In this production, Young plays the Emcee, and he does a serviceable job in the central role. Part commentator, part comic relief, part common thread throughout the disparate elements of the show, the Emcee is both integral to Cabaret, and yet oddly removed from the action. He holds our hand, even if we don’t want our hand to be held, and brings us through this historical time capsule.
Young’s characterization is one of energy and effusion, although he definitely channels into the darkness that’s surrounding Berlin. His smiles are so large in the beginning that it becomes quite apparent when the upturned lips begin to weigh down; his best efforts to produce a laugh eventually become impossible. Everything on the outside is becoming orderly and political; everyone needs to fit a label. He performs somewhat in despair.

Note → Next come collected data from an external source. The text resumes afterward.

===== config.mk =====
export PLATFORM = sky130hd
export DESIGN_NAME = dmem_access_ctrl
export DESIGN_NICKNAME = d
export VERILOG_FILES = /design/src/rtl/dmem_ctrl_pkg.sv /design/src/rtl/dmem_arb2.sv /design/src/rtl/dmem_access_ctrl.sv
export SDC_FILE = /design/constraint.sdc
export NUM_CORES = 1
export LEC_CHECK = 0
export CORE_MARGIN = 2
export CORE_UTILIZATION = 45
export DETAILED_ROUTE_END_ITERATION = 8
export HOLD_SLACK_MARGIN = 0.15
export PLACE_DENSITY = 0.95
export RECOVER_POWER = 100
export SYNTH_ARGS = -nofsm -noshare
export SYNTH_HDL_FRONTEND = slang
export SYNTH_SLANG_ARGS = --single-unit

===== constraint.sdc =====
create_clock -name clk -period 3.8 [get_ports clk]
set_input_delay 0.38 -clock clk [delete_from_list [all_inputs] [get_ports clk]]
set_output_delay 0.38 -clock clk [all_outputs]
set_load 0.03 [all_outputs]

===== src/rtl/dmem_ctrl_pkg.sv =====
// Shared types and constants for the data-memory access controller.
package dmem_ctrl_pkg;

  typedef enum logic [1:0] {
    IDLE  = 2'd0,
    WRITE = 2'd1,
    READ  = 2'd2,
    DONE  = 2'd3
  } state_e;

  localparam logic P_CPU = 1'b0;
  localparam logic P_DBG = 1'b1;

  localparam int WORD_BYTES = 4;

endpackage


===== src/rtl/dmem_arb2.sv =====
// Two-way request arbiter for the data-memory controller.
// Build option DMEM_ARB_ROUND_ROBIN_EN: alternate grants on contention instead of fixed port-0 priority.
module dmem_arb2 (
  input  logic clk,
  input  logic rst_n,
  input  logic req0,
  input  logic req1,
  input  logic accept,
  output logic gnt_valid,
  output logic gnt
);
  import dmem_ctrl_pkg::*;

  assign gnt_valid = req0 | req1;

`ifdef DMEM_ARB_ROUND_ROBIN_EN
  logic last;

  // Pointer starts at the debug port so the first contended grant goes to the CPU.
  always_ff @(posedge clk or negedge rst_n) begin
    if (!rst_n) begin
      last <= P_DBG;
    end else if (accept) begin
      last <= gnt;
    end
  end

  always_comb begin
    gnt = P_CPU;
    if (req0 && req1) begin
      gnt = ~last;
    end else if (req1) begin
      gnt = P_DBG;
    end
  end
`else
  logic unused_arb;

  assign gnt         = req0 ? P_CPU : (req1 ? P_DBG : P_CPU);
  assign unused_arb  = ^{clk, rst_n, accept};
`endif

endmodule


===== src/rtl/dmem_access_ctrl.sv =====
// Serialising two-port front end for the word-access data memory; one access in flight at a time.
// Build option DMEM_ARB_ROUND_ROBIN_EN selects round-robin arbitration in dmem_arb2.
module dmem_access_ctrl #(
  parameter int ADDR_W    = 32,
  parameter int DATA_W    = 32,
  parameter int MEM_BYTES = 1024,
  parameter int READ_WAIT = 1
) (
  input  logic              clk,
  input  logic              rst_n,
  input  logic              req0,
  input  logic              we0,
  input  logic [ADDR_W-1:0] addr0,
  input  logic [DATA_W-1:0] wdata0,
  input  logic              req1,
  input  logic              we1,
  input  logic [ADDR_W-1:0] addr1,
  input  logic [DATA_W-1:0] wdata1,
  output logic              ack0,
  output logic              err0,
  output logic [DATA_W-1:0] rdata0,
  output logic              ack1,
  output logic              err1,
  output logic [DATA_W-1:0] rdata1,
  output logic              cpu_stall,
  output logic [ADDR_W-1:0] mem_addr,
  output logic [DATA_W-1:0] mem_wdata,
  output logic              mem_we,
  output logic              mem_re,
  input  logic [DATA_W-1:0] mem_rdata
);
  import dmem_ctrl_pkg::*;

  // Compared in full ADDR_W width so addresses near the top of the space cannot wrap into range.
  localparam logic [ADDR_W-1:0] LAST_WORD = ADDR_W'(MEM_BYTES - WORD_BYTES);

  state_e            state;
  logic              owner;
  logic [3:0]        wait_cnt;
  logic              gnt;
  logic              gnt_valid;
  logic              accept;
  logic              sel_we;
  logic              sel_bad;
  logic [ADDR_W-1:0] sel_addr;
  logic [DATA_W-1:0] sel_wdata;

  dmem_arb2 u_arb (
    .clk       (clk),
    .rst_n     (rst_n),
    .req0      (req0),
    .req1      (req1),
    .accept    (accept),
    .gnt_valid (gnt_valid),
    .gnt       (gnt)
  );

  assign accept = (state == IDLE) && gnt_valid;

  always_comb begin
    sel_we    = (gnt == P_DBG) ? we1    : we0;
    sel_addr  = (gnt == P_DBG) ? addr1  : addr0;
    sel_wdata = (gnt == P_DBG) ? wdata1 : wdata0;
    sel_bad   = (sel_addr[1:0] != 2'b00) || (sel_addr > LAST_WORD);
  end

  // Gated by rst_n so the stall also drops the moment reset is applied.
  assign cpu_stall = rst_n & req0 & ~ack0;

  // The wait counter runs READ_WAIT..0: the memory's output delay plus the capture cycle.
  always_ff @(posedge clk or negedge rst_n) begin
    if (!rst_n) begin
      state     <= IDLE;
      owner     <= P_CPU;
      wait_cnt  <= '0;
      ack0      <= 1'b0;
      ack1      <= 1'b0;
      err0      <= 1'b0;
      err1      <= 1'b0;
      rdata0    <= '0;
      rdata1    <= '0;
      mem_addr  <= '0;
      mem_wdata <= '0;
      mem_we    <= 1'b0;
      mem_re    <= 1'b0;
    end else begin
      case (state)
        IDLE: begin
          if (gnt_valid) begin
            owner <= gnt;
            if (sel_bad) begin
              state <= DONE;
              if (gnt == P_DBG) begin
                ack1 <= 1'b1;
                err1 <= 1'b1;
              end else begin
                ack0 <= 1'b1;
                err0 <= 1'b1;
              end
            end else if (sel_we) begin
              state     <= WRITE;
              mem_we    <= 1'b1;
              mem_addr  <= sel_addr;
              mem_wdata <= sel_wdata;
            end else begin
              state    <= READ;
              mem_re   <= 1'b1;
              mem_addr <= sel_addr;
              wait_cnt <= 4'(READ_WAIT);
            end
          end
        end
        WRITE: begin
          state     <= DONE;
          mem_we    <= 1'b0;
          mem_addr  <= '0;
          mem_wdata <= '0;
          if (owner == P_DBG) begin
            ack1 <= 1'b1;
          end else begin
            ack0 <= 1'b1;
          end
        end
        READ: begin
          if (wait_cnt == 4'd0) begin
            state    <= DONE;
            mem_re   <= 1'b0;
            mem_addr <= '0;
            if (owner == P_DBG) begin
              rdata1 <= mem_rdata;
              ack1   <= 1'b1;
            end else begin
              rdata0 <= mem_rdata;
              ack0   <= 1'b1;
            end
          end else begin
            wait_cnt <= wait_cnt - 4'd1;
          end
        end
        DONE: begin
          state <= IDLE;
          ack0  <= 1'b0;
          ack1  <= 1'b0;
          err0  <= 1'b0;
          err1  <= 1'b0;
        end
        default: begin
          state <= IDLE;
        end
      endcase
    end
  end

endmodule

======== Yosys cells after proc, flatten, opt, wreduce, memory -nomap -nowiden ========
Index checks and enable logic that the tools add are counted.
operators by class
  eq/ne operators ......................... 12
  add/sub/neg operators ................... 1
  reductions and logical operators ........ 20
  $lt $le $gt $ge ......................... 1
  muxes and demuxes ....................... 46
  bitwise logic cells ..................... 5
operators with widths
  cell                                                  number
  two-way mux 32 bit                                    8
  case mux 32 bit (3 select lines)                      1
  case mux 32 bit (2 select lines)                      1
  > comparator 32 x 10 -> 1 bit, second input constant  1
  AND reduction 4 bit                                   6
  two-way mux 1 bit                                     20
  != test 2 bit, second input constant                  9
  two-way mux 4 bit                                     4
  AND reduction 5 bit                                   2
  two-way mux 2 bit                                     4
  case mux 1 bit (2 select lines)                       4
  case mux 1 bit (4 select lines)                       2
  case mux 2 bit (4 select lines)                       1
  case mux 4 bit (2 select lines)                       1
  nonzero test 2 bit                                    4
  AND reduction 3 bit                                   2
  == test 2 bit, second input constant                  2
  logical NOT 4 bit                                     1
  AND reduction 2 bit                                   2
  subtractor 4 x 1 -> 4 bit, second input constant      1
  nonzero test 3 bit                                    1
  bitwise AND 1 bit                                     2
  == test 2 x 1 -> 1 bit, second input constant         1
  logical NOT 2 bit                                     1
  3 further kinds                                       4
word-level totals
  bits of input ports ..................... 166
  output and inout bits ................... 135
  register bits ........................... 141
  logic and storage cells ................. 98

======== Longest topological paths before layout ========
  depth after elaboration ................. 8
  mapped depth ............................ 8
  gate-level depth less buffers ........... 7

======== Cells and area by module ========
Synthesis repeated with hierarchy kept, for this count alone.
second synthesis, totals
  cell total of the unflattened synthesis .. 546
  area total of the unflattened synthesis .. 6,755.2 um^2
modules (own cells, without submodules)
  module            instances  area each (um^2)  sequential area each (um^2)  cells an instance
  dmem_access_ctrl  1          6,742.7           3,528.4                      544
  dmem_arb2         1          12.5              0.0                          2

======== Least setup slack after synthesis ========
OpenSTA, ideal clock, no wires.
  kind .................................... input-to-reg
  start point ............................. input addr1[13]
  end point ............................... register mem_wdata[21]
  path buffers ............................ 2
  setup slack ............................. 1,703 ps
  stages .................................. 7
  arrival ................................. 2,017 ps
  library setup time ...................... 80 ps
  required time ........................... 3,720 ps
  path through ............................ nor4_2 > nand4_1 > or3_1 > buf_6 > a2111o_1 > buf_6 > o22ai_2
on the way
  cells in the longest elaborated chain, start to end .. 5
RTL lines
  element                        RTL line                 source
  from (decl)                    dmem_access_ctrl.sv:17   input logic [ADDR_W-1:0] addr1,
  two-way mux 32 bit             dmem_access_ctrl.sv:62   sel_addr = (gnt == P_DBG) ? addr1 : addr0;
  > comparator 32 x 10 -> 1 bit  dmem_access_ctrl.sv:64   sel_bad = (sel_addr[1:0] != 2'b00) || (sel_addr > LAST_WORD);
  logical OR 1 bit               dmem_access_ctrl.sv:64
  != test 2 bit (no line)        -
  AND reduction 4 bit (no line)  -
  to (signal assigned)           dmem_access_ctrl.sv:104  mem_wdata <= sel_wdata;
  to (decl)                      dmem_access_ctrl.sv:27   output logic [DATA_W-1:0] mem_wdata,
Every way passes these cells.
A chain may end at the register's enable or synchronous reset.

======== Worst setup path after layout ========
  start point ............................. input req0
  end point ............................... register mem_wdata[3]
on the way
  cells in the longest elaborated chain, start to end .. 6
  elaborated cells on any way between the ends .. 16
  those cells by class .................... order compare: 1; eq/ne: 3; mux: 8; bitwise: 1; reduce/logical: 3
RTL lines
  element                                                                                   RTL line                                        source
  from (decl)                                                                               dmem_access_ctrl.sv:11                          input logic req0,
  two-way mux 1 bit                                                                         dmem_arb2.sv:39                                 assign gnt = req0 ? P_CPU : (req1 ? P_DBG : P_CPU);
  two-way mux 32 bit (on tied branches)                                                     dmem_access_ctrl.sv:62, dmem_access_ctrl.sv:63
  > comparator 32 x 10 -> 1 bit (tied with other cells)                                     dmem_access_ctrl.sv:64
  logical OR 1 bit / two-way mux 32 bit (equally long branches)                             dmem_access_ctrl.sv:64, dmem_access_ctrl.sv:91
  != test 2 bit (no line) / two-way mux 32 bit (equally long branches)                      -
  AND reduction 4 bit (no line) / case mux 32 bit (2 select lines) (equally long branches)  -
Several ways; a longest one is shown, not always the timed one. The select of a mux whose other input is x is not followed.

==> summary.md <==
| Metric | Value |
|---|---|
| Async set-or-reset flop fraction in the synthesized netlist | 100% |
| Lkg Pwr | around 0.0046 µW |
| Via density | between 5 and 6 |
| Final core occ | between 70 and 80% |
| Drt first pass iters | 4 |
| Critical path arrival | 3.29 ns |
| Std cell rows | 43 |
| Layout fillers | between 900 and 1000 |
| CP required | slightly above 4 ns |
| Hold Path Class | input pin to async pin |
| Syn_nets | approximately 660 |
| Max-cap violations | 1 |
| Layout cells sized above 1 | 14.8% |
| CP Launch Type | input pin |
| Input/output buffers | 300 |
| Hold WS | 0.419 ns |
| Detailed placement HPWL | roughly 14000 µm |
| CTS buffer count | 17 |
| Max_slew headroom | -22.2% |
| Clock skew | roughly 0.0058 ns |
| Die X | 123 µm |
| Syn avg cell area | around 13 µm² |
| Die height | approximately 120 µm |
| Failing checks | max-capacitance violations, max-slew violations |
| Top-Level Pins | roughly 300 |
| Global-route wire length before repair | ~29000 µm |
| Clk Latency, worst-skew pair | 0.41 ns |
| All-Layer GR Usage | between 20% and 30% |
| Final nets | around 960 |
| RSZ-0062 raised after global routing | no |
| Final setup viols | 0 |
| Outcome | complete, but fails checks |
| P&R area growth vs syn | 54.9% |
| Least-Margin Pin Slew | around 1.8 ns |
| Final ANT Viol Nets | 0 |
| Routability-driven placement congestion ratio | roughly 0.96 |
| Power Density | around 660 mW/mm² |
| Number of global-route vias before repair | 5506 |
| Largest net degree at the start of global routing | 77 |
| Final TNS setup | 0 ns |
| CTS clk-pin slew, worst paths | approximately 0.060 ns |
| Clock Sinks | roughly 140 |
| CTS tree | built |
| CTS root buf | clkbuf_16 |
| Routed WL per cell | slightly below 20 µm |
| Seq/Total Area, Yosys | a little under three fifths |
| CTS H-tree depth | 4 |
| Core area | approximately 0.014 mm² |
| Commonest non-fill, non-tap cell in the layout | clkdlybuf4s50_1 |
| Setup Fix Bufs, Post-CTS | 0 |
| Iter 0 DRT Violations | ~240 |
| Synthesized instance count | approximately 490 |
| Prevailing post-synth register cell | dfrtp_1 |
| Number of library cell types mapped by synthesis | 50 |
| Worst Setup Path Type | input pin to flip-flop |
| Count of flip-flops with a built-in enable after synthesis | 0 |
| Max clock buf depth | 2 |
| Placed instance area | between 0.009 and 0.01 mm² |
| Synth warn | 0 |
| Max IR drop VDD | around 590 µV |
| Slew Limit Fails | 77 |
| Final Cycle Share | between 70% and 80% |
| Fmax | 0.334 GHz |
| CP endpoint kind | flip-flop |
| Initial Utilization | 45.9% |
| Max FO, Critical Path | 33 |
| Die area | 0.0151 mm² |
| Yosys reg bits | between 100 and 150 |
| Min cycle time layout | between 2 and 3 ns |
| DR vias | between 5000 and 6000 |
| Final instance area | between 0.009 and 0.01 mm² |
| Most frequent cells in the layout | 163 x clkdlybuf4s50_1, 141 x dfrtp_1, 137 x dlygate4sd3_1 |
| Antenna violations before repair | 1 |
| Post-Syn Area | between 0.006 and 0.007 mm² |
| WL final | roughly 19000 µm |
| Final Hold Fails | 0 |
| DRC Markers | 0 |
| Grt total ovfl | 0 |
cells by family (layout without fill, tap and decap cells):
kind of cell | after synthesis | in the layout | share of synthesized area (%)
muxes | 109 | 109 | 18.5
other | 0 | 1 | 0
and+or+nand+nor | 123 | 123 | 9.84
AOI/OAI and AO/OA | 72 | 72 | 10.8
adders and majority gates | 6 | 6 | 1.18
buffers and inverters | 38 | 347 | 4.28
DFF | 141 | 141 | 55.4
registers in the layout, summed over array words and instances (netlist names):
name,flops
err0,1
err1,1
mem_we,1
wait_cnt,4
mem_re,1
rdata0,32
ack0,1
owner,1
state,2
rdata1,32
ack1,1
mem_wdata,32
mem_addr,32
Yosys cell counts (5+ instances only):
cell type | count | area (µm²)
mux2i_1 | 37 | 370
nand3_1 | 5 | 25.0
ha_1 | 6 | 75.1
mux2_2 | 68 | 766
dfrtp_1 | 141 | 3530
buf_2 | 5 | 25.0
buf_6 | 6 | 67.6
and2_1 | 25 | 156
inv_1 | 9 | 33.8
nor2_1 | 11 | 41.3
nand2_1 | 53 | 199
a21oi_1 | 14 | 70.1
o22ai_2 | 29 | 363
nor4_1 | 10 | 62.6
clkbuf_1 | 7 | 26.3
cell type report:
type	instances	area, µm²	area share (%)
well taps	180	225	2.28
repair buffers	306	3040	30.8
diodes	1	2.50	0.0254
inverters	9	33.8	0.342
flip-flops and latches	141	3530	35.7
clock inverters	9	108	1.09
multi-input cells	310	2430	24.6
clock buffers	23	508	5.15
routing by layer:
layer,up-vias,global-route usage [%],wire length (µm)
met3,39,6.69,1550
li1,2350,-,-
met2,233,45.2,9720
met4,0,10.0,534
met5,-,0,0
met1,2543,27.6,7080
power by group:
| part | internal (µW) | switching (µW) |
|---|---|---|
| Sequential | 1910 | 226 |
| Combinational | 1140 | 1600 |
| Clock | 1070 | 610 |
worst max-delay path, stage by stage:
cell	delay, ns
dlygate4sd3_1	0.72
nand2b_1	0.35
nand4_1	0.24
or2_0	0.42
a2111o_1	0.42
clkbuf_2	0.43
o22ai_1	0.34
final timing paths:
kind / start / end / slack (ns) / depth (start not counted)
max in group asynchronous: rst_n / rdata1[13] / 1.25 / 3
max reg2reg: state[1] / mem_addr[8] / 0.81 / 5
min: rst_n / mem_wdata[17] / 0.42 / 2
max: req0 / mem_wdata[3] / 0.81 / 7
min in group clk: mem_addr[20] / mem_addr[20] / 0.48 / 1
min reg2reg: mem_addr[20] / mem_addr[20] / 0.48 / 1
per-stage QoR:
step | std cells | total power, µW | setup slack [ns]
2_1_floorplan | 489 | 3830 | 1.70
3_3_place_gp | 945 | 4930 | 0.739
3_5_place_dp | 945 | 5050 | 0.665
4_1_cts | 978 | 6770 | 0.844
5_1_grt | 978 | 6880 | 0.583
6_report | 979 | 6560 | 0.807
what timing repair did:
action,CTS,global route
hold buffers,1,0
resized for setup,0,0
hold endpoints to repair,5,0
(Power assumes the default switching activity.)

The main draw at the club is Sally Bowles (Ryan), a British singer stuck in Berlin. Ryan has the belting capability to bring the tunes to life, but she lacks severely in the dramatic department. There’s never a true feeling of the anguish that overcomes Sally, even after she becomes pregnant. After watching these two hours and 30 minutes, I’m not sure Ryan is able to convey a real trajectory for the character. Sally’s transformation in the script is profound, and yet there’s not much evidence of her crashing to the bottom of her psyche.
Matt Rawle is an enjoyable Cliff, a stand-in for the audience, as he’s an American newly arrived in Berlin and ready to learn a thing or two about this so-called Weimar freedom. Sian Phillips is marvelous as Fraulein Schneider, a landlord who can’t keep track of the liaisons under her roof.
John Kander and Fred Ebb’s songs are a suitable balance between show-stopping company numbers and more intimate solo pieces. They’re able to heighten the proceedings with an equal amount of comic and dramatic material. Christopher Isherwood wrote the original source material about his travels in Berlin, although its likely that with each new production of Cabaret the truth is readapted and readapted into something resembling more art rather than fact. But that’s okay; it’s one of the joys of this musical: the ability to interpret the show in vastly different ways.
The scenery of the production, which continues at the Savoy Theatre for a couple more weeks, is sparse, making it easier to transition between the club and Cliff’s bedroom. One of these days we’ll receive a Cabaret that tries its best to paint an accurate historical portrait in the staging.
For those looking for a decent production of a stellar show, featuring a unique take on the central character, this Cabaret may be worth the price of admission. But watch out. You never know what to expect on the inside of this historical funhouse.